Mr. Desmond picks Carol as his next subject, asking her about her fiancé and wedding plans after noticing her engagement ring. He thinks she can’t commit, possibly because she believes she’s too good for him. Carol gets revenge by pouring peroxide on his cuts. Mr. Desmond tells her she’s high up on his index detailing the time between provocation and assault.

Jorge has popped a condom, so Mark, Carter, and Chen take a crash cart to his room in case he needs it. Chen accidentally shocks Carter with the paddles as she’s handing them over. Hilariously, Mark and Haleh aren’t concerned, since the amount of charge was so low, and they just keep doing their jobs while Carter lies on the floor. Once Jorge is taken care of, Haleh determines that Carter’s injuries are more from bumping his head when he fell than from being shocked.

Carol gets back Alan’s chest x-ray, which doesn’t look good. He has cancer, and he didn’t bother to tell Carol or Susan about it when he came in. He ignores their encouragement to get treatment and asks to be alone. Benton finds Mae at an outdoor ice rink and finally brings up the idea of putting her in a facility. She reminisces about the time they spent at the rink and nearby baseball field when her children were young. In a moment of clarity, she recalls that her husband is dead, then tells Benton she doesn’t want to move into a nursing home.

Susan, Haleh, and Malek tend to a little girl who was shot in a drive-by.
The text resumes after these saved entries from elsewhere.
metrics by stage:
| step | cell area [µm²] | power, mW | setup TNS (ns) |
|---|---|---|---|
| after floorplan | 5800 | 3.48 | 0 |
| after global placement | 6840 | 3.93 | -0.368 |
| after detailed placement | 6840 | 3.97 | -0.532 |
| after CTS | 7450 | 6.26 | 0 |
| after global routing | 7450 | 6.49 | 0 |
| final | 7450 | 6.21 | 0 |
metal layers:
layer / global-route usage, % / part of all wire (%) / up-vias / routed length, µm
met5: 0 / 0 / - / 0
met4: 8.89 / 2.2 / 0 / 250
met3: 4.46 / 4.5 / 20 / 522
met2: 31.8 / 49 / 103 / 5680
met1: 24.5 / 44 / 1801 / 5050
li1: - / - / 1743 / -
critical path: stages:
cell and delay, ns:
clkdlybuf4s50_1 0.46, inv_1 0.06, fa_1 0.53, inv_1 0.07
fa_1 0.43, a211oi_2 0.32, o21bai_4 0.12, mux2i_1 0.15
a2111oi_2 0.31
## src/rtl/input_load_ctrl.sv

```systemverilog
// rtl/input_load_ctrl.sv - word-input load sequencer: request, capture and write words to memory
// Stops after the latched count, on per-word timeout, or on abort.
module input_load_ctrl #(
    parameter int DATA_W  = 32,
    parameter int ADDR_W  = 8,
    parameter int TIMEOUT = 16
) (
    input  logic              clk,
    input  logic              rst_n,
    input  logic              go,
    input  logic              abort,
    input  logic [ADDR_W-1:0] base_addr,
    input  logic [ADDR_W:0]   word_count,
    output logic              in_start,
    input  logic              in_valid,
    input  logic [DATA_W-1:0] in_data,
    output logic              mem_we,
    output logic [ADDR_W-1:0] mem_addr,
    output logic [DATA_W-1:0] mem_wdata,
    output logic              busy,
    output logic              done,
    output logic              err,
    output logic [ADDR_W:0]   loaded
);

    localparam int TW = (TIMEOUT > 1) ? $clog2(TIMEOUT) : 1;
    localparam logic [TW-1:0]     TIMER_LAST = TW'(TIMEOUT - 1);
    localparam logic [TW-1:0]     TIMER_ONE  = TW'(1);
    localparam logic [ADDR_W:0]   CNT_ONE    = (ADDR_W + 1)'(1);
    localparam logic [ADDR_W-1:0] PTR_ONE    = ADDR_W'(1);

    typedef enum logic [2:0] {
        S_IDLE,
        S_REQ,
        S_WAIT,
        S_WRITE,
        S_DONE
    } state_t;

    state_t            state_q, state_d;
    logic [ADDR_W-1:0] ptr_q, ptr_d;
    logic [ADDR_W:0]   remaining_q, remaining_d;
    logic [ADDR_W:0]   loaded_q, loaded_d;
    logic [TW-1:0]     timer_q, timer_d;
    logic [DATA_W-1:0] wdata_q, wdata_d;
    logic              err_q, err_d;

    always_comb begin
        state_d     = state_q;
        ptr_d       = ptr_q;
        remaining_d = remaining_q;
        loaded_d    = loaded_q;
        timer_d     = timer_q;
        wdata_d     = wdata_q;
        err_d       = err_q;
        case (state_q)
            S_IDLE: begin
                if (go) begin
                    ptr_d       = base_addr;
                    remaining_d = word_count;
                    loaded_d    = '0;
                    err_d       = 1'b0;
                    state_d     = (word_count != '0) ? S_REQ : S_DONE;
                end
            end
            S_REQ: begin
                timer_d = '0;
                if (abort) begin
                    err_d   = 1'b1;
                    state_d = S_DONE;
                end else begin
                    state_d = S_WAIT;
                end
            end
            S_WAIT: begin
                // abort outranks both a same-cycle valid and the timeout
                if (abort) begin
                    err_d   = 1'b1;
                    state_d = S_DONE;
                end else if (in_valid) begin
                    wdata_d = in_data;
                    state_d = S_WRITE;
                end else if (timer_q == TIMER_LAST) begin
                    err_d   = 1'b1;
                    state_d = S_DONE;
                end else begin
                    timer_d = timer_q + TIMER_ONE;
                end
            end
            S_WRITE: begin
                ptr_d       = ptr_q + PTR_ONE;
                remaining_d = remaining_q - CNT_ONE;
                loaded_d    = loaded_q + CNT_ONE;
                if (abort) begin
                    err_d   = 1'b1;
                    state_d = S_DONE;
                end else begin
                    state_d = (remaining_q == CNT_ONE) ? S_DONE : S_REQ;
                end
            end
            S_DONE: begin
                state_d = S_IDLE;
            end
            default: begin
                state_d = S_IDLE;
            end
        endcase
    end

    always_ff @(posedge clk or negedge rst_n) begin
        if (!rst_n) begin
            state_q     <= S_IDLE;
            ptr_q       <= '0;
            remaining_q <= '0;
            loaded_q    <= '0;
            timer_q     <= '0;
            wdata_q     <= '0;
            err_q       <= 1'b0;
        end else begin
            state_q     <= state_d;
            ptr_q       <= ptr_d;
            remaining_q <= remaining_d;
            loaded_q    <= loaded_d;
            timer_q     <= timer_d;
            wdata_q     <= wdata_d;
            err_q       <= err_d;
        end
    end

    assign in_start  = (state_q == S_REQ);
    assign mem_we    = (state_q == S_WRITE);
    assign mem_addr  = mem_we ? ptr_q : '0;
    assign mem_wdata = mem_we ? wdata_q : '0;
    assign busy      = (state_q != S_IDLE);
    assign done      = (state_q == S_DONE);
    assign err       = err_q;
    assign loaded    = loaded_q;

endmodule

```
[src/rtl/apbuart_apb_master.sv]
// Two-port APB master for the UART register block.
// Round-robin arbitration between two requesters, one APB transfer in flight,
// pready wait states, and a wait-state timeout that turns a hung slave into an error.
//
// Handshake: reqN_ready is a combinational acknowledge that is only raised in IDLE,
// for at most one port. A request transfers when reqN_valid && reqN_ready. rspN_valid
// is a one-cycle pulse with no backpressure, and rdata/err are qualified by it.
module apbuart_apb_master #(
    parameter int AW      = 8,
    parameter int DW      = 32,
    parameter int TIMEOUT = 16
) (
    input  logic          clk,
    input  logic          rst,
    input  logic          req0_valid,
    output logic          req0_ready,
    input  logic          req0_write,
    input  logic [AW-1:0] req0_addr,
    input  logic [DW-1:0] req0_wdata,
    output logic          rsp0_valid,
    output logic [DW-1:0] rsp0_rdata,
    output logic          rsp0_err,
    input  logic          req1_valid,
    output logic          req1_ready,
    input  logic          req1_write,
    input  logic [AW-1:0] req1_addr,
    input  logic [DW-1:0] req1_wdata,
    output logic          rsp1_valid,
    output logic [DW-1:0] rsp1_rdata,
    output logic          rsp1_err,
    output logic          psel_o,
    output logic          penable_o,
    output logic          pwrite_o,
    output logic [AW-1:0] paddr_o,
    output logic [DW-1:0] pwdata_o,
    input  logic [DW-1:0] prdata_i,
    input  logic          pready_i,
    input  logic          pslverr_i
);

    localparam int CW = $clog2(TIMEOUT + 1);

    typedef enum logic [1:0] {IDLE, SETUP, ACCESS, RESP} state_t;

    state_t         state;
    state_t         state_nxt;
    logic           last_grant;  // port granted most recently
    logic           port;        // port owning the transfer in flight
    logic [CW-1:0]  wait_cnt;
    logic [DW-1:0]  rdata_q;
    logic           err_q;
    logic           grant0;
    logic           grant1;
    logic           capture;
    logic           abort;

    // State register; reset drops psel/penable immediately since they decode from state.
    always_ff @(posedge clk or posedge rst) begin
        if (rst) begin
            state <= IDLE;
        end else begin
            state <= state_nxt;
        end
    end

    // Next-state logic, arbitration and completion decisions.
    always_comb begin
        state_nxt = state;
        grant0    = 1'b0;
        grant1    = 1'b0;
        capture   = 1'b0;
        abort     = 1'b0;
        case (state)
            IDLE: begin
                if (req0_valid || req1_valid) begin
                    // On a tie the port that did not win last time goes first.
                    grant1    = req1_valid && (!req0_valid || !last_grant);
                    grant0    = !grant1;
                    state_nxt = SETUP;
                end
            end
            SETUP: begin
                state_nxt = ACCESS;
            end
            ACCESS: begin
                if (pready_i) begin
                    capture   = 1'b1;
                    state_nxt = RESP;
                end else if (wait_cnt == CW'(TIMEOUT - 1)) begin
                    // This is the TIMEOUT-th consecutive low-pready cycle.
                    abort     = 1'b1;
                    state_nxt = RESP;
                end
            end
            RESP: begin
                state_nxt = IDLE;
            end
            default: begin
                state_nxt = IDLE;
            end
        endcase
    end

    // Request latch, grant history, wait counter and response capture.
    always_ff @(posedge clk or posedge rst) begin
        if (rst) begin
            last_grant <= 1'b1;
            port       <= 1'b0;
            pwrite_o   <= 1'b0;
            paddr_o    <= '0;
            pwdata_o   <= '0;
            wait_cnt   <= '0;
            rdata_q    <= '0;
            err_q      <= 1'b0;
        end else begin
            if (grant0 || grant1) begin
                port       <= grant1;
                last_grant <= grant1;
                pwrite_o   <= grant1 ? req1_write : req0_write;
                paddr_o    <= grant1 ? req1_addr  : req0_addr;
                pwdata_o   <= grant1 ? req1_wdata : req0_wdata;
                wait_cnt   <= '0;
            end else if (state == ACCESS && !pready_i) begin
                wait_cnt <= wait_cnt + CW'(1);
            end

            if (capture) begin
                // Read data is only meaningful on a clean read.
                rdata_q <= (!pwrite_o && !pslverr_i) ? prdata_i : '0;
                err_q   <= pslverr_i;
            end else if (abort) begin
                rdata_q <= '0;
                err_q   <= 1'b1;
            end
        end
    end

    assign psel_o     = (state == SETUP) || (state == ACCESS);
    assign penable_o  = (state == ACCESS);
    assign req0_ready = grant0;
    assign req1_ready = grant1;
    assign rsp0_valid = (state == RESP) && !port;
    assign rsp1_valid = (state == RESP) && port;
    assign rsp0_rdata = rsp0_valid ? rdata_q : '0;
    assign rsp1_rdata = rsp1_valid ? rdata_q : '0;
    assign rsp0_err   = rsp0_valid && err_q;
    assign rsp1_err   = rsp1_valid && err_q;

endmodule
Mark comes in to help but lets Susan take the lead. Kayson arrives and criticizes Susan’s technique in a procedure. Susan stands up for herself as Kayson says she can’t do it. She keeps trying but has to admit defeat and get Mark to finish.

Benton goes back to work and rushes to join the operation he was supposed to assist with. While moving Ben to the ICU, Wendy tries to make small talk with Doug, saying that she didn’t know he has a son. Doug admits that he’s never seen the boy and doesn’t even know his name. Carol hears Susan crying in the bathroom, but Susan just wipes her face and walks out like nothing happened. Benton’s too late for surgery with Morgenstern, who chats with his replacement about that piano showroom he mentioned before.
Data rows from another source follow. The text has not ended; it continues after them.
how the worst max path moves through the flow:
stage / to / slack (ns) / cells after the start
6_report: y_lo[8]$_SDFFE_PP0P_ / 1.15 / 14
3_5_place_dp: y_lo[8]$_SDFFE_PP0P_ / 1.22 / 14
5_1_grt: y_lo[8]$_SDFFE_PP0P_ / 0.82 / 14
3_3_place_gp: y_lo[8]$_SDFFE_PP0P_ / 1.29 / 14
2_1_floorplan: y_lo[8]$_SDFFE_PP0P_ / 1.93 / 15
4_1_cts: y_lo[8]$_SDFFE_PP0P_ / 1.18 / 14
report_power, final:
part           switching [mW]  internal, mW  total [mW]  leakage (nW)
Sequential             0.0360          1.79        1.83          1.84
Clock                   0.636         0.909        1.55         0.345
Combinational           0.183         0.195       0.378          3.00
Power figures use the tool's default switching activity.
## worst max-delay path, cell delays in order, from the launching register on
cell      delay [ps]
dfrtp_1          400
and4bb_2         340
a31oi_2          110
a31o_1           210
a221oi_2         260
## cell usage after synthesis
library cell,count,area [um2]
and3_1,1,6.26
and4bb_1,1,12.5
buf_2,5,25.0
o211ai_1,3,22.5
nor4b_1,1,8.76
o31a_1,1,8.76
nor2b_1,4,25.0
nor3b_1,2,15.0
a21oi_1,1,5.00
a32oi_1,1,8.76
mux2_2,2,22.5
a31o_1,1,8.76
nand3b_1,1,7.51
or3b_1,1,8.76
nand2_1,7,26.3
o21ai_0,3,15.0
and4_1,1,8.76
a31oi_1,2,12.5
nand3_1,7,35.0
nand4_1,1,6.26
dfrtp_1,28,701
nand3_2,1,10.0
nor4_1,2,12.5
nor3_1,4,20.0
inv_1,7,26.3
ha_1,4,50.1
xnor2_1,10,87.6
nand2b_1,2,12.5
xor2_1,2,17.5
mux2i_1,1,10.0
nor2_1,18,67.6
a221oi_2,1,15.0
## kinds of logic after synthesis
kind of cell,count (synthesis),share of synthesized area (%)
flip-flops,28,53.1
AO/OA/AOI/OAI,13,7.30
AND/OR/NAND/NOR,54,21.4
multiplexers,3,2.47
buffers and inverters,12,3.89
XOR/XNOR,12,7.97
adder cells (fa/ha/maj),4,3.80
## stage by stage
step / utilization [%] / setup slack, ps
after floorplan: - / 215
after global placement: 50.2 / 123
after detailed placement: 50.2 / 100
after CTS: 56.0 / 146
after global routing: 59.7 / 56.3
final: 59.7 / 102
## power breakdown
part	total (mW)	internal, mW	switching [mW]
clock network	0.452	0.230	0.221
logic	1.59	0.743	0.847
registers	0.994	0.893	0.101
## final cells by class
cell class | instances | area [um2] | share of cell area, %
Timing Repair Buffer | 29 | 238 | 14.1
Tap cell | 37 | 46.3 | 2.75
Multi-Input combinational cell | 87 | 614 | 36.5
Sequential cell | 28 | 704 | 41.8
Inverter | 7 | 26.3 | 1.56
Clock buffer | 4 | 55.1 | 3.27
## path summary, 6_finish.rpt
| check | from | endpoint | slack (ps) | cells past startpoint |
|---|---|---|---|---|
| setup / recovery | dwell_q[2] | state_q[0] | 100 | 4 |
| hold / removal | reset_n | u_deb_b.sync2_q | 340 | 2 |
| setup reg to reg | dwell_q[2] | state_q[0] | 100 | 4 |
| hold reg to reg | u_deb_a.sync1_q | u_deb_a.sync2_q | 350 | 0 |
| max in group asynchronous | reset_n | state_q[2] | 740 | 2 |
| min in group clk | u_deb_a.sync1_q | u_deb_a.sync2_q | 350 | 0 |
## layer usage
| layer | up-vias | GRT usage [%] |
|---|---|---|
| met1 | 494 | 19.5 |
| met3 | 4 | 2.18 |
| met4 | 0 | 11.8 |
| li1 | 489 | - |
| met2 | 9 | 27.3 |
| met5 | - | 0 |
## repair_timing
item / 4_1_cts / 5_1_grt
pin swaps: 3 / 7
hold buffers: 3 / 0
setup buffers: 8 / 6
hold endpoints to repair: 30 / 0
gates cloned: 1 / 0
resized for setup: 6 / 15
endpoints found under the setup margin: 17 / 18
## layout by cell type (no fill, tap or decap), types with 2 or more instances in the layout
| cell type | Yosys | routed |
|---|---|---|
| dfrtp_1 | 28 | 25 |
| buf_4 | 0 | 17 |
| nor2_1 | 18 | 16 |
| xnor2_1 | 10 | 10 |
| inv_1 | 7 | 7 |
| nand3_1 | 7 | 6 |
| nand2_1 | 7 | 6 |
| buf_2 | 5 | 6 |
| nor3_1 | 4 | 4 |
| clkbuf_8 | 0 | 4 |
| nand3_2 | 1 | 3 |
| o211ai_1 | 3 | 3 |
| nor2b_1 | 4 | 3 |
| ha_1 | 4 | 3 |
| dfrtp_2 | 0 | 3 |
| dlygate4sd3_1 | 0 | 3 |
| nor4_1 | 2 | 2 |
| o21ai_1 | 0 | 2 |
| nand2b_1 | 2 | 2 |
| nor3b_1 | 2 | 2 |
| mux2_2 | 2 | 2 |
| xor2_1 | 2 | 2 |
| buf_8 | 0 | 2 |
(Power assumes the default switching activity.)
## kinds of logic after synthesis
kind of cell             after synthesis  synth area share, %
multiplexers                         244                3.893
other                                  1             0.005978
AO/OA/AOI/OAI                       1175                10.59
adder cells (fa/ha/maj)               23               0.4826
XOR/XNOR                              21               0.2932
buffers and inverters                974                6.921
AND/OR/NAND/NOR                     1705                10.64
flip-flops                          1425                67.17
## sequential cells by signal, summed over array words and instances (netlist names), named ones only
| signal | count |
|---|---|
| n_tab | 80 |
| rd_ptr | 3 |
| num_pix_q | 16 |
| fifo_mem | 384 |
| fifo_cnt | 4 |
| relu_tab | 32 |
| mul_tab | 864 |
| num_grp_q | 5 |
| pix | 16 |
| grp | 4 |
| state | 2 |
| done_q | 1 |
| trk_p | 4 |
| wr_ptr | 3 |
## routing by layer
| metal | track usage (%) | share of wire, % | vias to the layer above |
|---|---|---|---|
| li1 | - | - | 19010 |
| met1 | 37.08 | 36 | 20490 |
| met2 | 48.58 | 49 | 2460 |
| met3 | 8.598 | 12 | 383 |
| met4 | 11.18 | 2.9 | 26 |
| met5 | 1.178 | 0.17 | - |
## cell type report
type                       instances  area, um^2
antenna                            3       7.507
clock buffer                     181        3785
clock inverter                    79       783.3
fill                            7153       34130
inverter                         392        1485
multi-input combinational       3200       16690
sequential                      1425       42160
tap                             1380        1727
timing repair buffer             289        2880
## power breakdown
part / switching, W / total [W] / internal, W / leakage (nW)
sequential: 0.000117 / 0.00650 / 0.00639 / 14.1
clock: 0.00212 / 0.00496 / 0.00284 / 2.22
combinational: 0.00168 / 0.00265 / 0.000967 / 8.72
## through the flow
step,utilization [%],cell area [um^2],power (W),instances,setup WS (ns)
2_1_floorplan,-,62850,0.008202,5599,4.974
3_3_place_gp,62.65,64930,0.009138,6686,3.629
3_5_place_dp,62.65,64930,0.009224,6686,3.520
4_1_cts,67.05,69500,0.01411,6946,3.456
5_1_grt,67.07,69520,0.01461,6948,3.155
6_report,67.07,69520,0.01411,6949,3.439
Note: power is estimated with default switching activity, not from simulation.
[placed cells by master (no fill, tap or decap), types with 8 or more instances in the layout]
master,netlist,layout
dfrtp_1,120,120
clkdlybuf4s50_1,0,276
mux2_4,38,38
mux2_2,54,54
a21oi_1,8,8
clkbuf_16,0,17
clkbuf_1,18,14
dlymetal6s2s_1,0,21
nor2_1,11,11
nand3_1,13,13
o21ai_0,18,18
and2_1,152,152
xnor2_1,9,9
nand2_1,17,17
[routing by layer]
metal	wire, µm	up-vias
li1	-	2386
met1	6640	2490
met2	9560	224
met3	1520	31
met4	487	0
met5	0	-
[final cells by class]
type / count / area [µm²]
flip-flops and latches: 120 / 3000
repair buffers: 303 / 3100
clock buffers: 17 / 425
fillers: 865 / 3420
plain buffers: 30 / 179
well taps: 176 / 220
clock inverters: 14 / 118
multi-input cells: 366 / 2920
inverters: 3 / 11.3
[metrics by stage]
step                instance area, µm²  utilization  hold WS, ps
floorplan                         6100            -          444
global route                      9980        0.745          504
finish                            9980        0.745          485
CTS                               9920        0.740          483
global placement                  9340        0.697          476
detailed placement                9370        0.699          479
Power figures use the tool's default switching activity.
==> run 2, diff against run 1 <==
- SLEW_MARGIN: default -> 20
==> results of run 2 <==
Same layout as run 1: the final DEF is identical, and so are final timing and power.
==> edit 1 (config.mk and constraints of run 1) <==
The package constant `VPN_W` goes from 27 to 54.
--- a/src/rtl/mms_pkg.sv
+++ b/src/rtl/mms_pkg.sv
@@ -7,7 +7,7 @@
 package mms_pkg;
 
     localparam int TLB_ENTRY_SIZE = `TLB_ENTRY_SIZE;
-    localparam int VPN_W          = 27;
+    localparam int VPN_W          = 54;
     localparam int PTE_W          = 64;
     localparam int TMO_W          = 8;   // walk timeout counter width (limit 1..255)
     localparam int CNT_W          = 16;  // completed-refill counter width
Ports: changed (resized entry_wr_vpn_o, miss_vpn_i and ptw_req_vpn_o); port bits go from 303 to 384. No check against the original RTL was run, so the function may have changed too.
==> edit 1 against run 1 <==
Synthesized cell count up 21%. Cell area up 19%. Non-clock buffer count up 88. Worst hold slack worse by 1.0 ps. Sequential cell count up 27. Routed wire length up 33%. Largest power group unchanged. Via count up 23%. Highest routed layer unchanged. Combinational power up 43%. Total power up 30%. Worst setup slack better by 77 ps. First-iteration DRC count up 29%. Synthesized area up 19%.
## config.mk

```make
export PLATFORM = sky130hd
export DESIGN_NAME = multicycle_ctrl_fsm
export DESIGN_NICKNAME = d
export VERILOG_FILES = /design/src/rtl/multicycle_ctrl_fsm.sv
export SDC_FILE = /design/constraint.sdc
export NUM_CORES = 1
export LEC_CHECK = 0
export ABC_AREA = 1
export CORE_MARGIN = 2
export CORE_UTILIZATION = 25
export CTS_BUF_LIST = sky130_fd_sc_hd__clkbuf_8 sky130_fd_sc_hd__clkbuf_16
export CTS_CLUSTER_DIAMETER = 40
export DETAILED_ROUTE_END_ITERATION = 8
export MAX_ROUTING_LAYER = met4
export SETUP_SLACK_MARGIN = 0.2
export SYNTH_ARGS = -nofsm -noshare
export SYNTH_HDL_FRONTEND = slang
export SYNTH_SLANG_ARGS = --single-unit
```

## constraint.sdc

```tcl
create_clock -name clk -period 3.5 [get_ports clk]
set_clock_uncertainty 0.2 [all_clocks]
set_input_delay 0.875 -clock clk [delete_from_list [all_inputs] [get_ports clk]]
set_output_delay 0.875 -clock clk [all_outputs]
set_load 0.005 [all_outputs]
```

## src/rtl/multicycle_ctrl_fsm.sv

```systemverilog
// Multi-cycle RV32 control unit: sequences FETCH/DECODE/EXEC/MEM/WB and drives datapath controls.
// Optional feature macro: ILLEGAL_TRAP_EN (unsupported instructions park the FSM in TRAP until reset).
//
// state    | meaning
// ---------+------------------------------------------------------------
// S_FETCH  | latch instruction word into IR
// S_DECODE | classify IR by opcode
// S_EXEC   | drive ALU op/operand select; branches resolve and retire here
// S_MEM    | data RAM access; stores retire here
// S_WB     | register file write-back; R/I/LOAD retire here
// S_TRAP   | illegal instruction seen, wait for reset (ILLEGAL_TRAP_EN only)
module multicycle_ctrl_fsm #(
  parameter int INST_W  = 32,
  parameter int ALUOP_W = 5,
  parameter int CNT_W   = 16
) (
  input  logic               clk,
  input  logic               reset,
  input  logic [INST_W-1:0]  inst,
  input  logic [3:0]         status,
  output logic               RegWrite,
  output logic               PCSrc,
  output logic               ALUSrc,
  output logic [ALUOP_W-1:0] ALU_operation,
  output logic               write,
  output logic               MemtoReg,
  output logic               pc_en,
  output logic [CNT_W-1:0]   instret,
  output logic               illegal
);

  typedef enum logic [2:0] {S_FETCH, S_DECODE, S_EXEC, S_MEM, S_WB, S_TRAP} state_t;

  localparam logic [ALUOP_W-1:0] OP_ADD  = ALUOP_W'(0);
  localparam logic [ALUOP_W-1:0] OP_SUB  = ALUOP_W'(1);
  localparam logic [ALUOP_W-1:0] OP_AND  = ALUOP_W'(2);
  localparam logic [ALUOP_W-1:0] OP_OR   = ALUOP_W'(3);
  localparam logic [ALUOP_W-1:0] OP_XOR  = ALUOP_W'(4);
  localparam logic [ALUOP_W-1:0] OP_SLL  = ALUOP_W'(5);
  localparam logic [ALUOP_W-1:0] OP_SRL  = ALUOP_W'(6);
  localparam logic [ALUOP_W-1:0] OP_SRA  = ALUOP_W'(7);
  localparam logic [ALUOP_W-1:0] OP_SLT  = ALUOP_W'(8);
  localparam logic [ALUOP_W-1:0] OP_SLTU = ALUOP_W'(9);

  localparam logic [INST_W-1:0] NOP_INST = INST_W'(32'h0000_0013);

  state_t              state, state_nxt;
  logic [INST_W-1:0]   ir;
  logic [6:0]          opcode;
  logic [2:0]          funct3;
  logic                funct7_b5;
  logic                is_r, is_i, is_ld, is_st, is_br, legal;
  logic                zero_flag;
  logic [ALUOP_W-1:0]  alu_op_dec;
  logic                alu_src_dec;
  logic                unused_bits;

  assign opcode    = ir[6:0];
  assign funct3    = ir[14:12];
  assign funct7_b5 = ir[30];
  assign zero_flag = status[0];

  assign is_r  = (opcode == 7'b0110011);
  assign is_i  = (opcode == 7'b0010011);
  assign is_ld = (opcode == 7'b0000011);
  assign is_st = (opcode == 7'b0100011);
  assign is_br = (opcode == 7'b1100011) && (funct3[2:1] == 2'b00);
  assign legal = is_r | is_i | is_ld | is_st | is_br;

  assign unused_bits = ^{ir[INST_W-1:31], ir[29:15], ir[11:7], status[3:1]};

  // funct7[5] means SUB only for register ops; for immediates it is just an imm bit except SRAI.
  always_comb begin
    alu_op_dec  = OP_ADD;
    alu_src_dec = is_i | is_ld | is_st;
    if (is_r || is_i) begin
      case (funct3)
        3'b000:  alu_op_dec = (is_r && funct7_b5) ? OP_SUB : OP_ADD;
        3'b001:  alu_op_dec = OP_SLL;
        3'b010:  alu_op_dec = OP_SLT;
        3'b011:  alu_op_dec = OP_SLTU;
        3'b100:  alu_op_dec = OP_XOR;
        3'b101:  alu_op_dec = funct7_b5 ? OP_SRA : OP_SRL;
        3'b110:  alu_op_dec = OP_OR;
        default: alu_op_dec = OP_AND;
      endcase
    end else if (is_br) begin
      alu_op_dec = OP_SUB;
    end
  end

  always_ff @(posedge clk) begin
    if (reset) begin
      state   <= S_FETCH;
      ir      <= NOP_INST;
      instret <= '0;
    end else begin
      state <= state_nxt;
      if (state == S_FETCH) ir <= inst;
      if (pc_en) instret <= instret + CNT_W'(1);
    end
  end

  always_comb begin
    state_nxt     = state;
    RegWrite      = 1'b0;
    PCSrc         = 1'b0;
    ALUSrc        = 1'b0;
    ALU_operation = OP_ADD;
    write         = 1'b0;
    MemtoReg      = 1'b0;
    pc_en         = 1'b0;
    illegal       = 1'b0;
    case (state)
      S_FETCH:  state_nxt = S_DECODE;
      S_DECODE: begin
        state_nxt = S_EXEC;
`ifdef ILLEGAL_TRAP_EN
        if (!legal) state_nxt = S_TRAP;
`endif
      end
      S_EXEC: begin
        ALU_operation = alu_op_dec;
        ALUSrc        = alu_src_dec;
        if (is_r || is_i) begin
          state_nxt = S_WB;
        end else if (is_ld || is_st) begin
          state_nxt = S_MEM;
        end else begin
          // Branches retire here; anything else that reaches EXEC retires as a NOP.
          PCSrc     = is_br && (funct3[0] ? !zero_flag : zero_flag);
          pc_en     = 1'b1;
          state_nxt = S_FETCH;
        end
      end
      S_MEM: begin
        ALU_operation = alu_op_dec;
        ALUSrc        = alu_src_dec;
        if (is_st) begin
          write     = 1'b1;
          pc_en     = 1'b1;
          state_nxt = S_FETCH;
        end else begin
          state_nxt = S_WB;
        end
      end
      S_WB: begin
        ALU_operation = alu_op_dec;
        ALUSrc        = alu_src_dec;
        RegWrite      = 1'b1;
        MemtoReg      = is_ld;
        pc_en         = 1'b1;
        state_nxt     = S_FETCH;
      end
`ifdef ILLEGAL_TRAP_EN
      S_TRAP: illegal = 1'b1;
`endif
      default: state_nxt = S_FETCH;
    endcase
  end

endmodule

```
Mr. Gaither tells Doug that he just got offered a job in Detroit and will have to move. He admits that he started thinking about how much easier his life would be if Ben were dead. He wonders what kind of person he is for thinking like that. But for the past two years, Mr. Gaither has taken care of his son on his own, all day every day. He hasn’t been able to work or have a life outside of his son. He loves Ben, but he needs this to end. Doug doesn’t say anything, possibly because he has no place to, considering he doesn’t even know his own child’s name.

Carter’s just now regaining consciousness from his trauma during Jorge’s trauma. Chen and Haleh tell him that Chen used him as a practice patient so she could hone her skills at giving rectal exams. Haleh corrects her recordkeeping – she should write that Carter has normal male genitalia, not average male genitalia. Carter grabs the paperwork and realizes they’re just kidding.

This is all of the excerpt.